In Germania- tra Colonia, Arminia Bielefeld, Greuther Fürth e Kaiserslautern - ha affiancato alcuni elementi poi esplosi in Svizzera. Uno su tutti: il capitano del San Gallo Görtler. Il suo è stato un percorso diverso?
«Innanzitutto sono felice di poter ritrovare Lukas, così come della sua parabola positiva in Svizzera. Il mio percorso è stato differente per diverse ragioni. In primis poiché nel 2018, dopo un serio infortunio a un piede, in Germania mi considerarono un giocatore finito. Non ho voluto accettare questo destino. E dopo un paio di provini in Europa, al Sunderland e a Magdeburgo, fortunatamente a Philadelphia ho trovato qualcuno ancora disposto a credere in me. Rimettermi in gioco in MLS ha rappresentato la giusta decisione. La cultura sportiva degli americani è molto differente dalla nostra, vero. Ma senza quel passo, oltretutto, non avrei conosciuto mia moglie e avuto da lei due dolcissimi bambini».
Xherdan Shaqiri, con cui ha condiviso lo spogliatoio a Chicago, che impressione le ha fatto, come calciatore e come individuo?
«Tecnicamente non si discute. Con il piede sinistro fa quello che vuole. Lo seguivo già dai tempi del Bayern e del Liverpool. A impressionarmi di Xherdan, però, è stato il suo modo di presentarsi alla squadra in occasione del primo allenamento. Me lo ricordo bene. Dopo aver parlato di obiettivi, con personalità e forte della sua carriera, decise di rivolgersi al capitano, Jonathan Bornestein. Disse che a 36 anni era un modello al quale intendeva ispirarsi, per il suo atteggiamento e la sua forma fisica. Il che mi è parso molto profondo».

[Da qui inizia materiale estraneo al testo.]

$ cat src/hdl/iac_cfg.sv
// configuration register bank
module iac_cfg (
    input  logic                         i_clk,
    input  logic                         i_rst_n,
    input  logic                         i_cfg_we,
    input  logic [iac_pkg::CfgIdxW-1:0]  i_cfg_index,
    input  logic [iac_pkg::CfgDataW-1:0] i_cfg_data,
    output iac_pkg::t_cfg                o_cfg
);
    import iac_pkg::*;

    t_cfg r_cfg;

    always_ff @(posedge i_clk) begin
        if (!i_rst_n) begin
            r_cfg.holdoff_ms <= HoldoffReset;
            r_cfg.sound_ms   <= SoundReset;
            r_cfg.chirp_ms   <= ChirpReset;
            r_cfg.poll_ms    <= PollReset;
        end else if (i_cfg_we) begin
            case (t_reg_idx'(i_cfg_index))
                REG_HOLDOFF: r_cfg.holdoff_ms <= i_cfg_data;
                REG_SOUND:   r_cfg.sound_ms   <= i_cfg_data;
                REG_CHIRP:   r_cfg.chirp_ms   <= i_cfg_data[ShortW-1:0];
                REG_POLL:    r_cfg.poll_ms    <= i_cfg_data[ShortW-1:0];
                default: ;
            endcase
        end
    end

    assign o_cfg = r_cfg;
endmodule

$ cat src/hdl/iac_core.sv
// alarm state and per-tick update
module iac_core (
    input  logic             i_clk,
    input  logic             i_rst_n,
    input  iac_pkg::t_cfg    i_cfg,
    input  logic             i_accept,
    input  logic [1:0]       i_action,
    input  logic             i_remote_value,
    input  logic             i_sensor_level,
    output iac_pkg::t_result o_result
);
    import iac_pkg::*;

    logic              r_armed, n_armed;
    logic              r_sounding, n_sounding;
    logic [LongW-1:0]  r_since_alert, n_since_alert;
    logic [LongW-1:0]  r_sound_elapsed, n_sound_elapsed;
    logic [ShortW-1:0] r_poll_count, n_poll_count;
    t_chirp            r_chirp_phase, n_chirp_phase;
    logic [ShortW-1:0] r_chirp_timer, n_chirp_timer;
    logic              report;
    logic              chirp_on;

    always_comb begin
        n_armed         = r_armed;
        n_sounding      = r_sounding;
        n_chirp_phase   = r_chirp_phase;
        n_chirp_timer   = r_chirp_timer;
        report          = 1'b0;

        // event
        case (t_action'(i_action))
            ACT_TOGGLE: begin
                n_armed       = !r_armed;
                n_chirp_phase = !r_armed ? CH_LAST : CH_FIRST;
                n_chirp_timer = '0;
                report        = 1'b1;
            end
            ACT_REMOTE: begin
                n_armed       = i_remote_value;
                n_chirp_phase = i_remote_value ? CH_LAST : CH_FIRST;
                n_chirp_timer = '0;
                if (!i_remote_value) begin
                    n_sounding = 1'b0;
                end
                report        = 1'b1;
            end
            default: ;
        endcase

        // saturating counters
        n_since_alert = (r_since_alert == '1) ? r_since_alert : r_since_alert + 1'b1;
        n_sound_elapsed = r_sound_elapsed;
        if (n_sounding && r_sound_elapsed != '1) begin
            n_sound_elapsed = r_sound_elapsed + 1'b1;
        end

        // poll
        n_poll_count = r_poll_count + 1'b1;
        if (n_poll_count >= i_cfg.poll_ms) begin
            n_poll_count = '0;
            if (n_armed && i_sensor_level && !n_sounding
                    && n_since_alert > i_cfg.holdoff_ms) begin
                n_sounding      = 1'b1;
                n_sound_elapsed = '0;
                n_since_alert   = '0;
            end
            if (n_sounding && n_sound_elapsed > i_cfg.sound_ms) begin
                n_sounding = 1'b0;
            end
        end

        // chirp sequencer
        chirp_on = (n_chirp_phase == CH_LAST) || (n_chirp_phase == CH_FIRST);
        if (n_chirp_phase != CH_IDLE) begin
            n_chirp_timer = n_chirp_timer + 1'b1;
            if (n_chirp_timer >= i_cfg.chirp_ms) begin
                n_chirp_timer = '0;
                case (n_chirp_phase)
                    CH_FIRST: n_chirp_phase = CH_GAP;
                    CH_GAP:   n_chirp_phase = CH_LAST;
                    default:  n_chirp_phase = CH_IDLE;
                endcase
            end
        end else begin
            n_chirp_timer = '0;
        end
    end

    always_ff @(posedge i_clk) begin
        if (!i_rst_n) begin
            r_armed         <= 1'b0;
            r_sounding      <= 1'b0;
            r_since_alert   <= '0;
            r_sound_elapsed <= '0;
            r_poll_count    <= '0;
            r_chirp_phase   <= CH_IDLE;
            r_chirp_timer   <= '0;
        end else if (i_accept) begin
            r_armed         <= n_armed;
            r_sounding      <= n_sounding;
            r_since_alert   <= n_since_alert;
            r_sound_elapsed <= n_sound_elapsed;
            r_poll_count    <= n_poll_count;
            r_chirp_phase   <= n_chirp_phase;
            r_chirp_timer   <= n_chirp_timer;
        end
    end

    assign o_result.siren_drive   = n_sounding | chirp_on;
    assign o_result.armed_flag    = n_armed;
    assign o_result.sounding_flag = n_sounding;
    assign o_result.report_armed  = report;
endmodule

$ cat config.mk
export PLATFORM = sky130hd
export DESIGN_NAME = intrusion_alarm_controller
export DESIGN_NICKNAME = d
export VERILOG_FILES = /design/src/hdl/iac_pkg.sv /design/src/hdl/intrusion_alarm_controller.sv /design/src/hdl/iac_cfg.sv /design/src/hdl/iac_core.sv
export SDC_FILE = /design/constraint.sdc
export NUM_CORES = 1
export LEC_CHECK = 0
export BUFFER_PORTS_ARGS = -buffer_cell sky130_fd_sc_hd__clkbuf_2
export CAP_MARGIN = 25
export CORE_UTILIZATION = 45
export CTS_CLUSTER_SIZE = 12
export DETAILED_ROUTE_END_ITERATION = 10
export GPL_ROUTABILITY_DRIVEN = 0
export HOLD_SLACK_MARGIN = 0.06
export PLACE_DENSITY_LB_ADDON = 0.2
export SLEW_MARGIN = 15
export SYNTH_ARGS = -nofsm -noshare
export SYNTH_HDL_FRONTEND = slang
export SYNTH_SLANG_ARGS = --single-unit
$ cat constraint.sdc
create_clock -name i_clk -period 12.9 [get_ports i_clk]
set_clock_uncertainty 0.1 [all_clocks]
set_input_delay 2.58 -clock i_clk [delete_from_list [all_inputs] [get_ports i_clk]]
set_output_delay 2.58 -clock i_clk [all_outputs]
set_load 0.05 [all_outputs]
--- config.mk ---
export PLATFORM = sky130hd
export DESIGN_NAME = pfci_ctrl
export DESIGN_NICKNAME = d
export VERILOG_FILES = /design/src/sv/pfci_pkg.sv /design/src/sv/pfci_ctrl.sv
export SDC_FILE = /design/constraint.sdc
export NUM_CORES = 1
export LEC_CHECK = 0
export BUFFER_PORTS_ARGS = -buffer_cell sky130_fd_sc_hd__buf_2
export CORE_MARGIN = 2
export CORE_UTILIZATION = 44
export CTS_CLUSTER_DIAMETER = 80
export DETAILED_ROUTE_END_ITERATION = 6
export PLACE_DENSITY = 0.75
export REMOVE_ABC_BUFFERS = 1
export SYNTH_ARGS = -nofsm -noshare
export SYNTH_HDL_FRONTEND = slang
export SYNTH_SLANG_ARGS = --single-unit
--- constraint.sdc ---
create_clock -name i_clk -period 2.7 [get_ports i_clk]
set_input_delay 0.27 -clock i_clk [delete_from_list [all_inputs] [get_ports i_clk]]
set_output_delay 0.27 -clock i_clk [all_outputs]
set_load 0.005 [all_outputs]
--- src/sv/pfci_pkg.sv ---
// Package for the parallel flash command interface: field widths, command
// codes, one-hot state types and the control/status structs.
// No dependencies.
package pfci_pkg;

    // Default geometry (powers of two)
    localparam int unsigned ARRAY_BYTES_DEF  = 262144;
    localparam int unsigned SECTOR_BYTES_DEF = 4096;
    localparam int unsigned BLOCK_BYTES_DEF  = 65536;

    // Field widths
    localparam int unsigned ADDR_W = 18;
    localparam int unsigned DATA_W = 8;
    localparam int unsigned CFG_IDX_W = 3;

    // Bus addresses and command bytes
    localparam logic [15:0] ADDR_UNLOCK_A = 16'h5555;
    localparam logic [15:0] ADDR_UNLOCK_B = 16'h2AAA;
    localparam logic [7:0]  CMD_UNLOCK_A  = 8'hAA;
    localparam logic [7:0]  CMD_UNLOCK_B  = 8'h55;
    localparam logic [7:0]  CMD_ID_ENTRY  = 8'h90;
    localparam logic [7:0]  CMD_PROGRAM   = 8'hA0;
    localparam logic [7:0]  CMD_ERASE     = 8'h80;
    localparam logic [7:0]  CMD_SECTOR    = 8'h30;
    localparam logic [7:0]  CMD_BLOCK     = 8'h50;
    localparam logic [7:0]  CMD_CHIP      = 8'h10;
    localparam logic [7:0]  CMD_RESET     = 8'hF0;
    localparam logic [7:0]  STATUS_TOGGLE = 8'h40;
    localparam logic [7:0]  ERASED_BYTE   = 8'hFF;

    // Configuration register indexes
    localparam logic [CFG_IDX_W-1:0] CFG_MANUF   = 3'd0;
    localparam logic [CFG_IDX_W-1:0] CFG_DEVICE  = 3'd1;
    localparam logic [CFG_IDX_W-1:0] CFG_PROG_BR = 3'd2;
    localparam logic [CFG_IDX_W-1:0] CFG_ERASE_BR = 3'd3;
    localparam logic [CFG_IDX_W-1:0] CFG_BLOCK_EN = 3'd4;
    localparam logic [CFG_IDX_W-1:0] CFG_CHIP_EN  = 3'd5;

    // Command decode phases
    typedef enum logic [6:0] {
        PH_IDLE           = 7'b0000001,
        PH_UNLOCK_A       = 7'b0000010,
        PH_COMMAND        = 7'b0000100,
        PH_PROGRAM        = 7'b0001000,
        PH_ERASE_SETUP    = 7'b0010000,
        PH_ERASE_UNLOCK_A = 7'b0100000,
        PH_ERASE_COMMAND  = 7'b1000000
    } t_phase;

    // Sequencer states
    typedef enum logic [5:0] {
        S_CLEAR = 6'b000001,
        S_IDLE  = 6'b000010,
        S_FETCH = 6'b000100,
        S_EXEC  = 6'b001000,
        S_ERASE = 6'b010000,
        S_OUT   = 6'b100000
    } t_state;

    typedef enum logic [1:0] {
        ER_SECTOR = 2'd0,
        ER_BLOCK  = 2'd1,
        ER_CHIP   = 2'd2
    } t_erase_kind;

    // Controller to datapath
    typedef struct packed {
        logic              capture;
        logic              prog_wr;
        logic              erase_start;
        t_erase_kind       erase_kind;
        logic              res_load;
        logic              res_use_mem;
        logic [DATA_W-1:0] res_byte;
        logic              res_busy;
    } t_ctrl_cmd;

    // Datapath to controller
    typedef struct packed {
        logic              op;
        logic              addr_lsb;
        logic [15:0]       low16;
        logic [DATA_W-1:0] data;
        logic              sweep_active;
    } t_dp_stat;

endpackage
<file path="src/rtl/core/clock_alarm_setting_controller_core_assert.svh">
// ---------------------------------------------------------------------------
// Clock and alarm setter assertion macros
// Shorthand for the clocked, reset-gated checks used in the core.
// ---------------------------------------------------------------------------
`ifndef CLOCK_ALARM_SETTING_CONTROLLER_CORE_ASSERT_SVH
`define CLOCK_ALARM_SETTING_CONTROLLER_CORE_ASSERT_SVH

// The consequent must hold in the same cycle as the antecedent.
`define CASC_ASSERT_SAME(lbl, ante, cons, msg) \
	lbl: assert property (@(posedge clk) disable iff (!arst_n) (ante) |-> (cons)) \
		else $error(msg);

// The consequent must hold in the cycle after the antecedent.
`define CASC_ASSERT_NEXT(lbl, ante, cons, msg) \
	lbl: assert property (@(posedge clk) disable iff (!arst_n) (ante) |=> (cons)) \
		else $error(msg);

`endif

</file>
<file path="src/rtl/core/casc_pkg.sv">
// ---------------------------------------------------------------------------
// Clock and alarm setter package
// Event codes, edit modes, action codes, field bounds and payload layouts.
// ---------------------------------------------------------------------------
package casc_pkg;

	typedef enum logic [2:0] {
		CMD_MODE  = 3'd0,
		CMD_OK    = 3'd1,
		CMD_MINUS = 3'd2,
		CMD_PLUS  = 3'd3,
		CMD_TICK  = 3'd4,
		CMD_MATCH = 3'd5,
		CMD_BUZZ  = 3'd6
	} cmd_t;

	typedef enum logic [3:0] {
		MODE_NORMAL  = 4'd0,
		MODE_AL_HOUR = 4'd1,
		MODE_AL_MIN  = 4'd2,
		MODE_AL_SEC  = 4'd3,
		MODE_HOUR    = 4'd4,
		MODE_MIN     = 4'd5,
		MODE_SEC     = 4'd6,
		MODE_YEAR    = 4'd7,
		MODE_MONTH   = 4'd8,
		MODE_DAY     = 4'd9,
		MODE_WEEKDAY = 4'd10,
		MODE_RING    = 4'd11
	} mode_t;

	typedef enum logic [2:0] {
		ACT_NONE     = 3'd0,
		ACT_WR_TIME  = 3'd1,
		ACT_WR_ALARM = 3'd2,
		ACT_BUZZ_ON  = 3'd3,
		ACT_BUZZ_OFF = 3'd4
	} action_t;

	// Field bounds, all held at the width of the widest field.
	localparam logic [6:0] LO_ZERO   = 7'd0;
	localparam logic [6:0] LO_ONE    = 7'd1;
	localparam logic [6:0] HOUR_MAX  = 7'd23;
	localparam logic [6:0] MIN_MAX   = 7'd59;
	localparam logic [6:0] YEAR_MAX  = 7'd99;
	localparam logic [6:0] MONTH_MAX = 7'd12;
	localparam logic [6:0] DAY_MAX   = 7'd31;
	localparam logic [6:0] WDAY_MAX  = 7'd7;

	// Calendar fields, hours in the lowest bits.
	typedef struct packed {
		logic [2:0] weekday;
		logic [4:0] day;
		logic [3:0] month;
		logic [6:0] year;
		logic [5:0] seconds;
		logic [5:0] minutes;
		logic [4:0] hours;
	} cal_t;

	// Calendar after reset: midnight, with month, day and weekday at one.
	localparam cal_t CAL_RESET = '{weekday: 3'd1, day: 5'd1, month: 4'd1, year: 7'd0,
		seconds: 6'd0, minutes: 6'd0, hours: 5'd0};

	typedef struct packed {
		logic [5:0] seconds;
		logic [5:0] minutes;
		logic [4:0] hours;
	} alm_t;

	// Result item, edit mode in the lowest bits.
	typedef struct packed {
		action_t action;
		alm_t    alarm;
		cal_t    cal;
		mode_t   mode;
	} out_t;

	localparam int IN_DATA_W  = 40;
	localparam int OUT_DATA_W = 64;

	// One step of a field: up wraps past the top to the bottom, down wraps
	// from the bottom (or any value above the top) to the top.
	function automatic logic [6:0] wrap_step(input logic [6:0] v, input logic [6:0] lo,
		input logic [6:0] hi, input logic up);
		logic [6:0] r;
		if (up) begin
			r = (v >= hi) ? lo : v + 7'd1;
		end else begin
			r = (v <= lo || v > hi) ? hi : v - 7'd1;
		end
		return r;
	endfunction

endpackage

</file>
<file path="src/rtl/core/clock_alarm_setting_controller_core.sv">
// ---------------------------------------------------------------------------
// Clock and alarm setting controller core
// Event-driven editor for clock time, date and alarm, with buzzer control.
// ---------------------------------------------------------------------------
//
// Channel   Direction  Payload
// s_axis    in         tuser: cmd; tdata: RTC time and date snapshot
// m_axis    out        tdata: edit mode, shown time/date, alarm, action
//
// One item is taken per cycle unless both registers are full under an output
// stall, and every item yields exactly one result item. An accepted item is
// held in the input register; the short decode and field wrap logic then
// updates the clock state and fills the result register, from which the
// result is offered on m_axis.
// The controller state is updated only when an item leaves the input
// register, so items are handled strictly in order.
// When the result register is full and m_axis_tready is low, the input
// register holds its item and s_axis_tready drops once both are full.
// Reset clears the mode, the clock and alarm fields (month, day and weekday
// to one), the buzzer level and both valid flags.
// ---------------------------------------------------------------------------
`include "clock_alarm_setting_controller_core_assert.svh"

module clock_alarm_setting_controller_core (
	input  logic                               clk,
	input  logic                               arst_n,
	input  logic                               s_axis_tvalid,
	output logic                               s_axis_tready,
	// Fields from bit 0: now_hours(5), now_minutes(6), now_seconds(6),
	// now_year(7), now_month(4), now_day(5), now_weekday(3), zero fill(4).
	input  logic [casc_pkg::IN_DATA_W-1:0]     s_axis_tdata,
	// Fields from bit 0: cmd(3).
	input  logic [2:0]                         s_axis_tuser,
	output logic                               m_axis_tvalid,
	input  logic                               m_axis_tready,
	// Fields from bit 0: edit_mode(4), shown_hours(5), shown_minutes(6),
	// shown_seconds(6), shown_year(7), shown_month(4), shown_day(5),
	// shown_weekday(3), set_alarm_hours(5), set_alarm_minutes(6),
	// set_alarm_seconds(6), action(3), zero fill(4).
	output logic [casc_pkg::OUT_DATA_W-1:0]    m_axis_tdata
);

	import casc_pkg::*;

	// Input register.
	logic  valid_s1;
	cmd_t  cmd_s1;
	cal_t  snap_s1;

	// Controller state.
	mode_t mode_q;
	cal_t  cal_q;
	alm_t  alm_q;
	logic  buzz_q;

	// Result register.
	logic  out_valid_q;
	out_t  out_q;

	// Next state from the item in the input register.
	mode_t   mode_n;
	cal_t    cal_n;
	alm_t    alm_n;
	logic    buzz_n;
	action_t act_n;
	logic    load_snap;
	logic    step_up;
	logic    advance;

	// The item in the input register moves on whenever the result register
	// is empty or is being emptied in this cycle.
	assign advance       = valid_s1 && (!out_valid_q || m_axis_tready);
	assign s_axis_tready = !valid_s1 || advance;

	always_ff @(posedge clk or negedge arst_n) begin
		if (!arst_n) begin
			valid_s1 <= 1'b0;
		end else if (s_axis_tready) begin
			valid_s1 <= s_axis_tvalid;
		end
	end

	always_ff @(posedge clk) begin
		if (s_axis_tvalid && s_axis_tready) begin
			cmd_s1  <= cmd_t'(s_axis_tuser);
			snap_s1 <= cal_t'(s_axis_tdata[$bits(cal_t)-1:0]);
		end
	end

	// Event decode. Minus and plus step only the field that the current edit
	// mode selects; OK commits and returns to normal mode; a second tick
	// refreshes the shown time except while time or date is being edited.
	always_comb begin
		mode_n    = mode_q;
		cal_n     = cal_q;
		alm_n     = alm_q;
		buzz_n    = buzz_q;
		act_n     = ACT_NONE;
		load_snap = 1'b0;
		step_up   = (cmd_s1 == CMD_PLUS);
		case (cmd_s1)
			CMD_MODE: begin
				// The last date field and the ringing mode both go back to
				// the alarm hour.
				if (mode_q >= MODE_WEEKDAY) begin
					mode_n = MODE_AL_HOUR;
				end else begin
					mode_n = mode_t'(mode_q + 4'd1);
				end
			end
			CMD_OK: begin
				if (mode_q >= MODE_AL_HOUR && mode_q <= MODE_AL_SEC) begin
					act_n     = ACT_WR_ALARM;
					load_snap = 1'b1;
				end else if (mode_q >= MODE_HOUR && mode_q <= MODE_WEEKDAY) begin
					// The edited time is what gets written, so keep it.
					act_n = ACT_WR_TIME;
				end else begin
					load_snap = 1'b1;
				end
				mode_n = MODE_NORMAL;
			end
			CMD_MINUS, CMD_PLUS: begin
				case (mode_q)
					MODE_AL_HOUR: alm_n.hours = 5'(wrap_step(7'(alm_q.hours),
						LO_ZERO, HOUR_MAX, step_up));
					MODE_AL_MIN: alm_n.minutes = 6'(wrap_step(7'(alm_q.minutes),
						LO_ZERO, MIN_MAX, step_up));
					MODE_AL_SEC: alm_n.seconds = 6'(wrap_step(7'(alm_q.seconds),
						LO_ZERO, MIN_MAX, step_up));
					MODE_HOUR: cal_n.hours = 5'(wrap_step(7'(cal_q.hours),
						LO_ZERO, HOUR_MAX, step_up));
					MODE_MIN: cal_n.minutes = 6'(wrap_step(7'(cal_q.minutes),
						LO_ZERO, MIN_MAX, step_up));
					MODE_SEC: cal_n.seconds = 6'(wrap_step(7'(cal_q.seconds),
						LO_ZERO, MIN_MAX, step_up));
					MODE_YEAR: cal_n.year = wrap_step(cal_q.year,
						LO_ZERO, YEAR_MAX, step_up);
					MODE_MONTH: cal_n.month = 4'(wrap_step(7'(cal_q.month),
						LO_ONE, MONTH_MAX, step_up));
					MODE_DAY: cal_n.day = 5'(wrap_step(7'(cal_q.day),
						LO_ONE, DAY_MAX, step_up));
					MODE_WEEKDAY: cal_n.weekday = 3'(wrap_step(7'(cal_q.weekday),
						LO_ONE, WDAY_MAX, step_up));
					default: begin
					end
				endcase
			end
			CMD_TICK: begin
				if (mode_q <= MODE_AL_SEC || mode_q == MODE_RING) begin
					load_snap = 1'b1;
				end
			end
			CMD_MATCH: begin
				mode_n = MODE_RING;
			end
			CMD_BUZZ: begin
				// While ringing the buzzer toggles on each buzz event; otherwise
				// it is forced off.
				if (mode_q == MODE_RING) begin
					buzz_n = !buzz_q;
					act_n  = buzz_n ? ACT_BUZZ_ON : ACT_BUZZ_OFF;
				end else begin
					buzz_n = 1'b0;
					act_n  = ACT_BUZZ_OFF;
				end
			end
			default: begin
			end
		endcase
		if (load_snap) begin
			cal_n = snap_s1;
		end
	end

	always_ff @(posedge clk or negedge arst_n) begin
		if (!arst_n) begin
			mode_q      <= MODE_NORMAL;
			cal_q       <= CAL_RESET;
			alm_q       <= '0;
			buzz_q      <= 1'b0;
			out_valid_q <= 1'b0;
		end else begin
			if (advance) begin
				mode_q <= mode_n;
				cal_q  <= cal_n;
				alm_q  <= alm_n;
				buzz_q <= buzz_n;
			end
			if (advance) begin
				out_valid_q <= 1'b1;
			end else if (m_axis_tready) begin
				out_valid_q <= 1'b0;
			end
		end
	end

	always_ff @(posedge clk) begin
		if (advance) begin
			out_q.action <= act_n;
			out_q.alarm  <= alm_n;
			out_q.cal    <= cal_n;
			out_q.mode   <= mode_n;
		end
	end

	assign m_axis_tvalid = out_valid_q;
	assign m_axis_tdata  = {(OUT_DATA_W - $bits(out_t))'(0), out_q};

	// A committed alarm always leaves the editor in normal mode.
	`CASC_ASSERT_SAME(a_alarm_commit_normal, out_valid_q && out_q.action == ACT_WR_ALARM,
		out_q.mode == MODE_NORMAL, "alarm write without return to normal mode")
	// The buzzer is only switched on while the alarm rings.
	`CASC_ASSERT_SAME(a_buzz_on_ringing, out_valid_q && out_q.action == ACT_BUZZ_ON,
		out_q.mode == MODE_RING && buzz_q, "buzzer on outside ringing mode")
	// While a result is stalled, the controller state must not move.
	`CASC_ASSERT_NEXT(a_stall_holds_state, out_valid_q && !m_axis_tready,
		$stable(mode_q) && $stable(cal_q) && $stable(alm_q), "state changed during stall")

endmodule

</file>
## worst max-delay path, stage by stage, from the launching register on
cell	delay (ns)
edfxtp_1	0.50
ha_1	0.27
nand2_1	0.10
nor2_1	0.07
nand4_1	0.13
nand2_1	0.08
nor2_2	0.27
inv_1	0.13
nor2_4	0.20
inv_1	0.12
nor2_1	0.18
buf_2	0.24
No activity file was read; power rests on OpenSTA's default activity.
**config.mk**
```make
export PLATFORM = sky130hd
export DESIGN_NAME = altitude_average_percent_unit
export DESIGN_NICKNAME = d
export VERILOG_FILES = /design/src/sv/aap_pkg.sv /design/src/sv/aap_ram.sv /design/src/sv/aap_serdiv.sv /design/src/sv/altitude_average_percent_unit.sv
export SDC_FILE = /design/constraint.sdc
export NUM_CORES = 1
export LEC_CHECK = 0
export BUFFER_PORTS_ARGS = -buffer_cell sky130_fd_sc_hd__buf_2
export CORE_AREA = 2 2 192 156
export CTS_BUF_LIST = sky130_fd_sc_hd__clkbuf_16
export DETAILED_ROUTE_END_ITERATION = 7
export DIE_AREA = 0 0 194 158
export PLACE_DENSITY = 0.78
export SYNTH_ARGS = -nofsm -noshare
export SYNTH_HDL_FRONTEND = slang
export SYNTH_SLANG_ARGS = --single-unit
```
**constraint.sdc**
```tcl
create_clock -name clk -period 5.5 [get_ports clk]
set_input_delay 0.55 -clock clk [delete_from_list [all_inputs] [get_ports clk]]
set_output_delay 0.55 -clock clk [all_outputs]
set_load 0.01 [all_outputs]
```
**config.mk**
```make
export PLATFORM = sky130hd
export DESIGN_NAME = gbs_mac_unit
export DESIGN_NICKNAME = d
export VERILOG_FILES = /design/src/gbs_pkg.sv /design/src/gbs_mac_unit.sv
export SDC_FILE = /design/constraint.sdc
export NUM_CORES = 1
export LEC_CHECK = 0
export BUFFER_PORTS_ARGS = -buffer_cell sky130_fd_sc_hd__buf_4
export CELL_PAD_IN_SITES_DETAIL_PLACEMENT = 2
export CELL_PAD_IN_SITES_GLOBAL_PLACEMENT = 2
export CORE_UTILIZATION = 44
export CTS_CLUSTER_SIZE = 16
export DETAILED_ROUTE_END_ITERATION = 16
export PLACE_DENSITY_LB_ADDON = 0.1
export SETUP_SLACK_MARGIN = 0.4
export SLEW_MARGIN = 10
export SYNTH_ARGS = -nofsm -noshare
export SYNTH_HDL_FRONTEND = slang
export SYNTH_SLANG_ARGS = --single-unit
```
**constraint.sdc**
```tcl
create_clock -name clk -period 18 [get_ports clk]
set_input_delay 1.8 -clock clk [delete_from_list [all_inputs] [get_ports clk]]
set_output_delay 1.8 -clock clk [all_outputs]
set_load 0.01 [all_outputs]
```
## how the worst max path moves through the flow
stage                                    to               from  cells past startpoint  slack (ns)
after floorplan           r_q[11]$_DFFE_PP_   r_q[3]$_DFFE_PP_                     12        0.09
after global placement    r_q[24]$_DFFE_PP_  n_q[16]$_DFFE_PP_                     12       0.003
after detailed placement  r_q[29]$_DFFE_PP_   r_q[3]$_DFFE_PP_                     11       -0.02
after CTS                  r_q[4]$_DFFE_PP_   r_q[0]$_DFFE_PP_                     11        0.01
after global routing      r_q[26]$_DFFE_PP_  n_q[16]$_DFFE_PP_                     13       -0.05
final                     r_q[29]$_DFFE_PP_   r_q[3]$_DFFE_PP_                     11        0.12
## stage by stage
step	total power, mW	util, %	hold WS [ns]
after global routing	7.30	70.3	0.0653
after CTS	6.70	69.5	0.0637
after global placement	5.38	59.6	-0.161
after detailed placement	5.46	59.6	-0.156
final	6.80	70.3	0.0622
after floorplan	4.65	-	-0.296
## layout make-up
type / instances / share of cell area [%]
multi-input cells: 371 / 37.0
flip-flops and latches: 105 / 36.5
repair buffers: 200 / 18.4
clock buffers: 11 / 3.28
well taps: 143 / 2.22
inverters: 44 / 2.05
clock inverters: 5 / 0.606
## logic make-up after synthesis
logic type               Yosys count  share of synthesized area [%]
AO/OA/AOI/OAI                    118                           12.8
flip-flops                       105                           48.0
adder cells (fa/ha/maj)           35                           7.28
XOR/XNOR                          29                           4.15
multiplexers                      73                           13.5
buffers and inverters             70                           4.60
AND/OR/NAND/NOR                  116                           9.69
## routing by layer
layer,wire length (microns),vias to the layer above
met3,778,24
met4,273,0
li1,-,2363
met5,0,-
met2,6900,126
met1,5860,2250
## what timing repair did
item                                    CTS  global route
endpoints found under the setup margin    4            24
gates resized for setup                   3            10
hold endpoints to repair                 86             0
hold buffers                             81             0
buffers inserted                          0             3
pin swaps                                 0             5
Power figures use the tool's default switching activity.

Oramai ha preso le misure della sua nuova squadra. Siamo curiosi: chi vincerebbe l’ipotetico match fra Lugano e Chicago Fire?
«Giocando ora per il Lugano, di sicuro vinceremmo noi (ride, ndr). Ogni lega - e torno serio - presenta le proprie caratteristiche e qualità. A mio avviso i campionati europei rimangono superiori. Ma nel rispetto di Chicago, il nostro partner team, preferisco non andare oltre».